All relational DBMS vendors claim significant performance gains through the use of their systems’ In-Memory capabilities, ranging from a few percentage points to a multiplication of 20 and up. Of course, the performances obtained vary according to the implementation, the use and other criteria.
In addition to In-Memory DBMS, there are NewSQL database systems that support the latest architectures and combine in-memory functionality, cloud-based database management, and / or highly scalable distribution.
If the definition of a NewSQL DBMS does not answer to absolute rules, one can put in this category NuoDB .

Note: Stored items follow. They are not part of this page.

This is an optimization exercise on Yosys and OpenROAD, whose aim is small area, not a production implementation.
RTL that was checked went through simulation tests only; none was proved equivalent to the original.

==> inputs of wip/onyx <==
==> flow/design.v <==
module multicycle_datapath #(
  parameter int PC_W       = 9,
  parameter int INS_W      = 32,
  parameter int RF_ADDRESS = 5,
  parameter int DATA_W     = 64,
  parameter int DM_ADDRESS = 9,
  parameter int ALU_CC_W   = 4
) (
  input  logic                  clk,
  input  logic                  reset,
  output logic                  imem_req,
  output logic [PC_W-1:0]       imem_addr,
  input  logic                  imem_ready,
  input  logic [INS_W-1:0]      imem_rdata,
  output logic                  dmem_req,
  output logic                  dmem_we,
  output logic [DM_ADDRESS-1:0] dmem_addr,
  output logic [DATA_W-1:0]     dmem_wdata,
  input  logic                  dmem_ready,
  input  logic [DATA_W-1:0]     dmem_rdata,
  output logic                  retire,
  output logic                  illegal,
  output logic [PC_W-1:0]       pc_out
);
  localparam logic [3:0] S_CLEAR = 4'd0;   
  localparam logic [3:0] S_FETCH = 4'd1;   
  localparam logic [3:0] S_Q1    = 4'd2;   
  localparam logic [3:0] S_P1    = 4'd3;   
  localparam logic [3:0] S_Q2    = 4'd4;   
  localparam logic [3:0] S_P2    = 4'd5;   
  localparam logic [3:0] S_MEM   = 4'd6;   
  localparam logic [3:0] S_Q3    = 4'd7;   
  localparam logic [3:0] S_P3    = 4'd8;   
  localparam logic [3:0] S_RET   = 4'd9;   
  localparam logic [3:0] S_UPD   = 4'd10;  
  localparam logic [3:0] S_HALT  = 4'd11;  
  localparam logic [2:0] K_ADD  = 3'd0;
  localparam logic [2:0] K_AND  = 3'd1;
  localparam logic [2:0] K_OR   = 3'd2;
  localparam logic [2:0] K_SLT  = 3'd3;
  localparam logic [2:0] K_ADDI = 3'd4;
  localparam logic [2:0] K_LD   = 3'd5;
  localparam logic [2:0] K_SD   = 3'd6;
  localparam logic [2:0] K_BEQ  = 3'd7;
  logic [3:0]  state_q;
  logic [6:0]  cnt_q;
  logic [8:1]  pc_q;
  logic [2:0]  kind_q;
  logic [4:0]  rs1_q, lo_q, rdf_q;
  logic [6:0]  hi_q;
  logic [63:0] w_q;
  logic        c_q;
  logic [6:0] i_opc, i_f7;
  logic [2:0] i_f3;
  logic       i_legal;
  logic [2:0] i_kind;
  assign i_opc = imem_rdata[6:0];
  assign i_f3  = imem_rdata[14:12];
  assign i_f7  = imem_rdata[31:25];
  always_comb begin
    i_legal = 1'b1;
    i_kind  = K_ADD;
    if (i_opc == 7'b0110011 && i_f7 == 7'b0000000 && i_f3 == 3'b000) i_kind = K_ADD;
    else if (i_opc == 7'b0110011 && i_f7 == 7'b0100000 && i_f3 == 3'b000) i_kind = K_ADD;
    else if (i_opc == 7'b0110011 && i_f7 == 7'b0000000 && i_f3 == 3'b111) i_kind = K_AND;
    else if (i_opc == 7'b0110011 && i_f7 == 7'b0000000 && i_f3 == 3'b110) i_kind = K_OR;
    else if (i_opc == 7'b0110011 && i_f7 == 7'b0000000 && i_f3 == 3'b010) i_kind = K_SLT;
    else if (i_opc == 7'b0010011 && i_f3 == 3'b000) i_kind = K_ADDI;
    else if (i_opc == 7'b0000011 && i_f3 == 3'b011) i_kind = K_LD;
    else if (i_opc == 7'b0100011 && i_f3 == 3'b011) i_kind = K_SD;
    else if (i_opc == 7'b1100011 && i_f3 == 3'b000) i_kind = K_BEQ;
    else i_legal = 1'b0;
  end
  logic k_sub, k_and, k_or, k_slt, k_ld, k_sd, k_beq, k_imm, k_wr, k_rr;
  assign k_sub = ((kind_q == K_ADD) & hi_q[5]) | (kind_q == K_SLT);
  assign k_and = (kind_q == K_AND);
  assign k_or  = (kind_q == K_OR);
  assign k_slt = (kind_q == K_SLT);
  assign k_ld  = (kind_q == K_LD);
  assign k_sd  = (kind_q == K_SD);
  assign k_beq = (kind_q == K_BEQ);
  assign k_imm = (kind_q == K_ADDI) | k_ld | k_sd;
  assign k_wr  = (kind_q <= K_ADDI);          
  assign k_rr  = (kind_q <= K_SLT) | k_sd | k_beq;   
  logic [15:0] head;      
  logic [15:0] wen;
  logic        wbit;
  logic [4:0]  ridx;      
  logic        r_bit;
  genvar gi;
  generate
    for (gi = 1; gi < 16; gi++) begin : g_rf
      logic [127:0] r_q;
      always_ff @(posedge clk)
        r_q <= {wen[gi] ? wbit : r_q[0], r_q[127:1]};
      assign head[gi] = r_q[0];
    end
  endgenerate
  logic [63:0] x1_q;
  always_ff @(posedge clk)
    x1_q <= {wen[0] ? wbit : x1_q[0], x1_q[63:1]};
  assign head[0] = x1_q[0];
  logic k_sfmt, sel_rs2, sel_rd;
  assign k_sfmt  = k_sd | k_beq;
  assign sel_rs2 = (state_q == S_Q1) | (state_q == S_P1);
  assign sel_rd  = (state_q == S_Q3) | (state_q == S_P3);
  assign ridx  = sel_rs2 ? (k_sfmt ? rdf_q : lo_q) : sel_rd ? rdf_q : rs1_q;
  assign r_bit = (ridx[4:1] == 4'd0) ? (ridx[0] & head[0]) : head[ridx[4:1]];
  logic go;
  assign go = (cnt_q[5:0] == 6'd63) & ((ridx[4:1] == 4'd0) | (cnt_q[6] ^ ridx[0]));
  logic [5:0]  bit_n;
  assign bit_n = cnt_q[5:0];
  logic        imm_bit, a, b, bx, cin, sum, cout, lt, alu_bit;
  always_comb begin
    if (bit_n < 6'd9)        imm_bit = lo_q[0];
    else if (bit_n < 6'd11)  imm_bit = bit_n[0] ? hi_q[4] : hi_q[5];
    else                     imm_bit = hi_q[6];
  end
  assign a    = r_bit;
  assign b    = k_imm ? imm_bit : w_q[0];
  assign bx   = b ^ k_sub;
  assign cin  = (bit_n == 6'd0) ? k_sub : c_q;
  assign sum  = a ^ bx ^ cin;
  assign cout = (a & bx) | (a & cin) | (bx & cin);
  assign lt   = a ^ bx ^ cout;
  always_comb begin
    if (k_and)      alu_bit = a & b;
    else if (k_or)  alu_bit = a | b;
    else if (k_slt) alu_bit = 1'b0;
    else            alu_bit = sum;
  end
  logic c_d;
  always_comb begin
    if (state_q == S_Q3)      c_d = c_q;
    else if (k_beq)           c_d = ((bit_n != 6'd0) & c_q) | (a ^ b);
    else if (bit_n == 6'd63)  c_d = lt;
    else                      c_d = cout;
  end
  always_comb begin
    wbit = w_q[0];
    if (state_q == S_CLEAR)              wbit = 1'b0;
    else if (k_slt && (bit_n == 6'd0))   wbit = c_q;
  end
  logic we_p3;
  assign we_p3 = (state_q == S_P3);
  always_comb begin
    wen[0] = (state_q == S_CLEAR) | (we_p3 & (rdf_q == 5'd1));
    for (int k = 1; k < 16; k++)
      wen[k] = (state_q == S_CLEAR) | (we_p3 & (rdf_q[4:1] == 4'(k)));
  end
  logic [8:1] pc_add_b, pc_sum;
  assign pc_add_b = (state_q == S_UPD) ? {hi_q[3:0], lo_q[4:1]} : 8'd2;
  assign pc_sum   = pc_q + pc_add_b;
  logic pass_end, mem_hs;
  assign pass_end = (bit_n == 6'd63);
  assign mem_hs   = (state_q == S_MEM) & dmem_ready;
  always_ff @(posedge clk) begin
    if (reset) begin
      state_q <= S_CLEAR;
      cnt_q   <= 7'd0;
      pc_q    <= '0;
    end else begin
      cnt_q <= cnt_q + 7'd1;
      unique case (state_q)
        S_CLEAR: if (cnt_q == 7'd127) state_q <= S_FETCH;
        S_FETCH: if (imem_ready) state_q <= i_legal ? S_Q1 : S_HALT;
        S_Q1:    if (!k_rr) state_q <= S_Q2;
                 else if (go) state_q <= S_P1;
        S_P1:    if (pass_end) state_q <= S_Q2;
        S_Q2:    if (go) state_q <= S_P2;
        S_P2:    if (pass_end) state_q <= (k_ld | k_sd) ? S_MEM : k_beq ? S_RET : S_Q3;
        S_MEM:   if (dmem_ready) state_q <= k_ld ? S_Q3 : S_RET;
        S_Q3:    if (go) state_q <= S_P3;
        S_P3:    if (pass_end) state_q <= S_RET;
        S_RET: begin
          if (k_beq & ~c_q) state_q <= S_UPD;
          else begin
            state_q <= S_FETCH;
            pc_q    <= pc_sum;
          end
        end
        S_UPD: begin
          state_q <= S_FETCH;
          pc_q    <= pc_sum;
        end
        default: state_q <= S_HALT;
      endcase
    end
  end
  logic i_sfmt, fetch_hs, a_shift;
  assign i_sfmt   = imem_rdata[5] & ~imem_rdata[4];
  assign fetch_hs = (state_q == S_FETCH) & imem_ready;
  assign a_shift  = (state_q == S_P2) & k_imm & (bit_n < 6'd9);
  always_ff @(posedge clk) begin
    if (fetch_hs) begin
      kind_q <= i_kind;
      rs1_q  <= imem_rdata[19:15];
      rdf_q  <= i_sfmt ? imem_rdata[24:20] : imem_rdata[11:7];
      hi_q[6:4] <= imem_rdata[31:29];
    end
    if (fetch_hs) begin
      lo_q      <= i_sfmt ? imem_rdata[11:7] : imem_rdata[24:20];
      hi_q[3:0] <= imem_rdata[28:25];
    end else if (a_shift) begin
      {hi_q[3:0], lo_q} <= {sum, hi_q[3:0], lo_q[4:1]};
    end
  end
  always_ff @(posedge clk) c_q <= c_d;
  logic w_shift, w_in;
  assign w_shift = (state_q == S_P1) || ((state_q == S_P2) && !k_sd) || (state_q == S_P3);
  assign w_in    = ((state_q == S_P1) & r_bit) | ((state_q == S_P2) & k_wr & alu_bit);
  always_ff @(posedge clk) begin
    if (mem_hs || w_shift)
      w_q <= (dmem_rdata & {64{state_q == S_MEM}}) | {w_in, w_q[63:1]};
  end
  assign imem_req   = (state_q == S_FETCH);
  assign imem_addr  = {pc_q, 1'b0};
  assign dmem_req   = (state_q == S_MEM);
  assign dmem_we    = k_sd;
  assign dmem_addr  = {hi_q[3:0], lo_q};
  assign dmem_wdata = w_q;
  assign retire     = (state_q == S_RET);
  assign illegal    = (state_q == S_HALT);
  assign pc_out     = {pc_sum, 1'b0};
endmodule
==> flow/flow/run.sh <==
#!/bin/bash
# Standard ORFS layout (the standard.sh) with three changes:
#  - synthesis maps logic with an area-oriented ABC script (flow/abc_area.script);
#  - ports are buffered with buf_1;
#  - the clock tree uses clkbuf_4 leaves and no dummy loads.
set -euo pipefail
W=$(pwd)
export FLOW_ABC_SCRIPT=$W/flow/abc_area.script
export FLOW_SYNTH_TCL=$W/synth_recipe.tcl
export BUFFER_PORTS_ARGS="-buffer_cell sky130_fd_sc_hd__buf_1"
export CTS_ARGS="-sink_clustering_enable -repair_clock_nets -dont_use_dummy_load -buf_list sky130_fd_sc_hd__clkbuf_4 -root_buf sky130_fd_sc_hd__clkbuf_16 -sink_clustering_size 10 -sink_clustering_max_diameter 40"
sed "s#SYNTH_SCRIPT=[^ ]*synth_recipe.tcl#SYNTH_SCRIPT=$W/flow/synth_abc.tcl#" standard.sh > standard_abc.sh
grep -q "SYNTH_SCRIPT=$W/flow/synth_abc.tcl" standard_abc.sh
bash standard_abc.sh > standard_flow.log 2>&1
==> flow/flow/abc_area.script <==
strash
ifraig
dc2
strash
dch -f
amap
topo
==> flow/flow/synth_abc.tcl <==
# The standard flow's synthesis script, with ABC's technology mapping run from the
# area-oriented script in flow/abc_area.script (no buffering or sizing).
proc abc {args} {
  set i [lsearch -exact $args -script]
  if {$i >= 0} { lset args [expr {$i + 1}] $::env(FLOW_ABC_SCRIPT) }
  puts "abc: mapping with $::env(FLOW_ABC_SCRIPT)"
  yosys abc {*}$args
}
source $::env(FLOW_SYNTH_TCL)
==> flow/standard.sh <==
#!/bin/bash
# synth_recipe.tcl (not shown) runs the flow's synth.tcl, then flattens the netlist and writes it again
# the make line also repeats each setting of config.mk as NAME=value (left out here)
make -C /OpenROAD-flow-scripts/flow DESIGN_CONFIG=/design/flow/config.mk WORK_HOME=/design/flow/orfs CLKGATE_MAP_FILE= SYNTH_SCRIPT=/design/flow/synth_recipe.tcl "${@:-finish}"
==> flow/config.mk <==
export PLATFORM = sky130hd
export DESIGN_NAME = multicycle_datapath
export DESIGN_NICKNAME = multicycle_datapath
export VERILOG_FILES = /design/flow/design.v
export SDC_FILE = /design/flow/constraint.sdc
export NUM_CORES = 4
export LEC_CHECK = 0
export ABC_AREA = 1
export CAP_MARGIN = 20
export CORE_MARGIN = 2
export CORE_UTILIZATION = 60
export SLEW_MARGIN = 20
==> flow/constraint.sdc <==
create_clock -name core_clock -period 15.0 [get_ports {clk}]
set_input_delay 3.0000 -clock core_clock [delete_from_list [all_inputs] [get_ports {clk}]]
set_output_delay 3.0000 -clock core_clock [all_outputs]
set_load 0.01 [all_outputs]
==> wip/violet: changes against wip/onyx <==
--- a/flow/design.v
+++ b/flow/design.v
@@ -34,12 +34,10 @@
   localparam logic [3:0] S_RET   = 4'd9;   
-  localparam logic [3:0] S_UPD   = 4'd10;  
-  localparam logic [3:0] S_HALT  = 4'd11;  
-  localparam logic [2:0] K_ADD  = 3'd0;
-  localparam logic [2:0] K_AND  = 3'd1;
-  localparam logic [2:0] K_OR   = 3'd2;
-  localparam logic [2:0] K_SLT  = 3'd3;
-  localparam logic [2:0] K_ADDI = 3'd4;
-  localparam logic [2:0] K_LD   = 3'd5;
-  localparam logic [2:0] K_SD   = 3'd6;
-  localparam logic [2:0] K_BEQ  = 3'd7;
+  localparam logic [3:0] S_QU    = 4'd10;  
+  localparam logic [3:0] S_PU    = 4'd11;  
+  localparam logic [3:0] S_HALT  = 4'd12;  
+  localparam logic [2:0] K_R    = 3'b011;
+  localparam logic [2:0] K_ADDI = 3'b001;
+  localparam logic [2:0] K_LD   = 3'b000;
+  localparam logic [2:0] K_SD   = 3'b010;
+  localparam logic [2:0] K_BEQ  = 3'b110;
   logic [3:0]  state_q;
@@ -54,4 +52,3 @@
   logic [2:0] i_f3;
-  logic       i_legal;
-  logic [2:0] i_kind;
+  logic       i_legal, i_r;
   assign i_opc = imem_rdata[6:0];
@@ -59,21 +56,20 @@
   assign i_f7  = imem_rdata[31:25];
-  always_comb begin
-    i_legal = 1'b1;
-    i_kind  = K_ADD;
-    if (i_opc == 7'b0110011 && i_f7 == 7'b0000000 && i_f3 == 3'b000) i_kind = K_ADD;
-    else if (i_opc == 7'b0110011 && i_f7 == 7'b0100000 && i_f3 == 3'b000) i_kind = K_ADD;
-    else if (i_opc == 7'b0110011 && i_f7 == 7'b0000000 && i_f3 == 3'b111) i_kind = K_AND;
-    else if (i_opc == 7'b0110011 && i_f7 == 7'b0000000 && i_f3 == 3'b110) i_kind = K_OR;
-    else if (i_opc == 7'b0110011 && i_f7 == 7'b0000000 && i_f3 == 3'b010) i_kind = K_SLT;
-    else if (i_opc == 7'b0010011 && i_f3 == 3'b000) i_kind = K_ADDI;
-    else if (i_opc == 7'b0000011 && i_f3 == 3'b011) i_kind = K_LD;
-    else if (i_opc == 7'b0100011 && i_f3 == 3'b011) i_kind = K_SD;
-    else if (i_opc == 7'b1100011 && i_f3 == 3'b000) i_kind = K_BEQ;
-    else i_legal = 1'b0;
+  assign i_r = (i_opc == 7'b0110011);
+  always_comb begin
+    i_legal = 1'b0;
+    if (i_r && i_f7 == 7'b0000000 && (i_f3 == 3'b000 || i_f3 == 3'b111 ||
+                                      i_f3 == 3'b110 || i_f3 == 3'b010)) i_legal = 1'b1;
+    if (i_r && i_f7 == 7'b0100000 && i_f3 == 3'b000) i_legal = 1'b1;
+    if (i_opc == 7'b0010011 && i_f3 == 3'b000) i_legal = 1'b1;
+    if (i_opc == 7'b0000011 && i_f3 == 3'b011) i_legal = 1'b1;
+    if (i_opc == 7'b0100011 && i_f3 == 3'b011) i_legal = 1'b1;
+    if (i_opc == 7'b1100011 && i_f3 == 3'b000) i_legal = 1'b1;
   end
   logic k_sub, k_and, k_or, k_slt, k_ld, k_sd, k_beq, k_imm, k_wr, k_rr;
-  assign k_sub = ((kind_q == K_ADD) & hi_q[5]) | (kind_q == K_SLT);
-  assign k_and = (kind_q == K_AND);
-  assign k_or  = (kind_q == K_OR);
-  assign k_slt = (kind_q == K_SLT);
+  logic k_r;
+  assign k_r   = (kind_q == K_R);
+  assign k_slt = k_r & (hi_q[2:1] == 2'b01);
+  assign k_sub = (k_r & hi_q[5]) | k_slt;
+  assign k_and = k_r & (hi_q[2:0] == 3'b111);
+  assign k_or  = k_r & (hi_q[2:0] == 3'b110);
   assign k_ld  = (kind_q == K_LD);
@@ -81,5 +77,5 @@
   assign k_beq = (kind_q == K_BEQ);
-  assign k_imm = (kind_q == K_ADDI) | k_ld | k_sd;
-  assign k_wr  = (kind_q <= K_ADDI);          
-  assign k_rr  = (kind_q <= K_SLT) | k_sd | k_beq;   
+  assign k_imm = ~kind_q[2] & ~(kind_q[1] & kind_q[0]);   
+  assign k_wr  = k_r | (kind_q == K_ADDI);    
+  assign k_rr  = kind_q[1];                   
   logic [15:0] head;      
@@ -150,5 +146,19 @@
   end
-  logic [8:1] pc_add_b, pc_sum;
-  assign pc_add_b = (state_q == S_UPD) ? {hi_q[3:0], lo_q[4:1]} : 8'd2;
-  assign pc_sum   = pc_q + pc_add_b;
+  logic pc_sh, pc_op, pcc_in, pc_s, pcc_q;
+  always_comb begin
+    if (state_q == S_PU)
+      pc_op = bit_n[3] ? (k_beq & (bit_n[2:0] != 3'd0))
+                       : (k_beq ? lo_q[1] : (bit_n[2:0] == 3'd1));
+    else
+      pc_op = (bit_n[2:0] == 3'd1);
+  end
+  assign pc_sh  = (state_q == S_CLEAR) | ((state_q == S_P2) & (bit_n < 6'd8)) |
+                  ((state_q == S_PU) & (bit_n < 6'd16));
+  assign pcc_in = (bit_n[2:0] != 3'd0) & pcc_q;
+  assign pc_s   = pc_q[1] ^ pc_op ^ pcc_in;
+  always_ff @(posedge clk) begin
+    pcc_q <= (pc_q[1] & pc_op) | (pc_q[1] & pcc_in) | (pc_op & pcc_in);
+    if (pc_sh)
+      pc_q <= {pc_s & (state_q != S_CLEAR), pc_q[8:2]};
+  end
   logic pass_end, mem_hs;
@@ -160,3 +170,2 @@
       cnt_q   <= 7'd0;
-      pc_q    <= '0;
     end else begin
@@ -165,3 +174,3 @@
         S_CLEAR: if (cnt_q == 7'd127) state_q <= S_FETCH;
-        S_FETCH: if (imem_ready) state_q <= i_legal ? S_Q1 : S_HALT;
+        S_FETCH: if (imem_ready) state_q <= i_legal ? S_Q1 : S_QU;
         S_Q1:    if (!k_rr) state_q <= S_Q2;
@@ -174,13 +183,5 @@
         S_P3:    if (pass_end) state_q <= S_RET;
-        S_RET: begin
-          if (k_beq & ~c_q) state_q <= S_UPD;
-          else begin
-            state_q <= S_FETCH;
-            pc_q    <= pc_sum;
-          end
-        end
-        S_UPD: begin
-          state_q <= S_FETCH;
-          pc_q    <= pc_sum;
-        end
+        S_RET:   state_q <= (k_beq & ~c_q) ? S_QU : S_FETCH;
+        S_QU:    if (pass_end) state_q <= S_PU;
+        S_PU:    if (bit_n == 6'd15) state_q <= k_beq ? S_FETCH : S_HALT;
         default: state_q <= S_HALT;
@@ -192,6 +193,7 @@
   assign fetch_hs = (state_q == S_FETCH) & imem_ready;
-  assign a_shift  = (state_q == S_P2) & k_imm & (bit_n < 6'd9);
+  assign a_shift  = ((state_q == S_P2) & k_imm & (bit_n < 6'd9)) |
+                    ((state_q == S_PU) & (bit_n < 6'd8));
   always_ff @(posedge clk) begin
     if (fetch_hs) begin
-      kind_q <= i_kind;
+      kind_q <= imem_rdata[6:4] | {3{~i_legal}};
       rs1_q  <= imem_rdata[19:15];
@@ -202,3 +204,4 @@
       lo_q      <= i_sfmt ? imem_rdata[11:7] : imem_rdata[24:20];
-      hi_q[3:0] <= imem_rdata[28:25];
+      hi_q[3]   <= imem_rdata[28];
+      hi_q[2:0] <= i_r ? imem_rdata[14:12] : imem_rdata[27:25];
     end else if (a_shift) begin
@@ -223,3 +226,3 @@
   assign illegal    = (state_q == S_HALT);
-  assign pc_out     = {pc_sum, 1'b0};
+  assign pc_out     = {pc_q, 1'b0};
 endmodule
--- a/flow/flow/run.sh
+++ b/flow/flow/run.sh
@@ -10,3 +10,3 @@
 export BUFFER_PORTS_ARGS="-buffer_cell sky130_fd_sc_hd__buf_1"
-export CTS_ARGS="-sink_clustering_enable -repair_clock_nets -dont_use_dummy_load -buf_list sky130_fd_sc_hd__clkbuf_4 -root_buf sky130_fd_sc_hd__clkbuf_16 -sink_clustering_size 10 -sink_clustering_max_diameter 40"
+export CTS_ARGS="-sink_clustering_enable -repair_clock_nets -dont_use_dummy_load -buf_list sky130_fd_sc_hd__clkbuf_4 -root_buf sky130_fd_sc_hd__clkbuf_16 -sink_clustering_size 11 -sink_clustering_max_diameter 40"
 sed "s#SYNTH_SCRIPT=[^ ]*synth_recipe.tcl#SYNTH_SCRIPT=$W/flow/synth_abc.tcl#" standard.sh > standard_abc.sh
==> results.txt <==
- Outcome: complete, no violations
- Crit-path cells: clkinv_1 -> nor2_1 -> clkinv_1 -> nor2_1 -> buf_1
- Clk pin slew, worst setup/hold paths: 100 ps
- Reg2reg start: state_q[0]
- Maximum fanout along the worst path: 7
- CP endpoint: dmem_we
The numbers above come from wip/violet.

==> results.txt <==
- Post-synthesis sequential area ratio: around 94%
- Outcome: complete, no violations
- Clk pin slew, worst setup/hold paths: 90 ps
- Reg2reg start: kind_q[1]
- CP endpoint: pc_out[8]
- Maximum fanout along the worst path: 9
The numbers above come from wip/onyx.

No functional check of the RTL was part of wip/violet.

[separate check: timing with driven ports]
The results above use ideal ports. As a check the final layouts listed here were re-extracted and re-timed, cells and wires unchanged.
Step 1 assumes that a clkbuf_16 drives the clock port and a buf_2 every other input.
Step 2 also shifts input and output timing later by t, the mid clock arrival at the registers, as if the neighbouring blocks saw the same clock.
Slacks: ideal ports / drivers / drivers and shift; pairs: ideal ports / drivers.
| run | t (ns) | slack for setup (ns) | worst setup path at the end | worst slew at a driven data input, ns |
|---|---|---|---|---|
| wip/onyx | 0.758 | 8.195 / 8.132 / 8.890 | register to output | 0.17 |
| wip/violet | 0.778 | 9.678 / 9.612 / 9.421 | input to register | 0.16 |
After both steps setup and hold are still met in every run listed. The setup slack of wip/violet, which loses most, moves by -0.066 ns with the drivers and by -0.257 ns with both steps.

NuoDB is a web-distributed DBMS that offers full SQL implementation and real ACID transactions. It is designed for today’s datacenters, but can also be used as a scale-out database in the cloud.
The DBMS NewSQL are designed without any management operations and features built to older DBMS developed in the 1970s The advantage of these new RDBMS developed in the 21 th century is that they do not have to bother with ‘inherited code and architecture.
Make the right choice
In-memory databases are increasingly being adopted to improve the efficiency of analytical processing.
In many cases, the same In-Memory DBMSs that speed up analytic queries can also improve the speed of operational transactions.
But it is clear that a large number of variables and options come into play when choosing an In-Memory DBMS. For applications that demand high performance, in-memory DBMS is the best choice because it offers fast response times.
However, do not forget to calculate the additional costs, not just in terms of hardware, but for example the costs of supporting a new DBMS and all associated costs.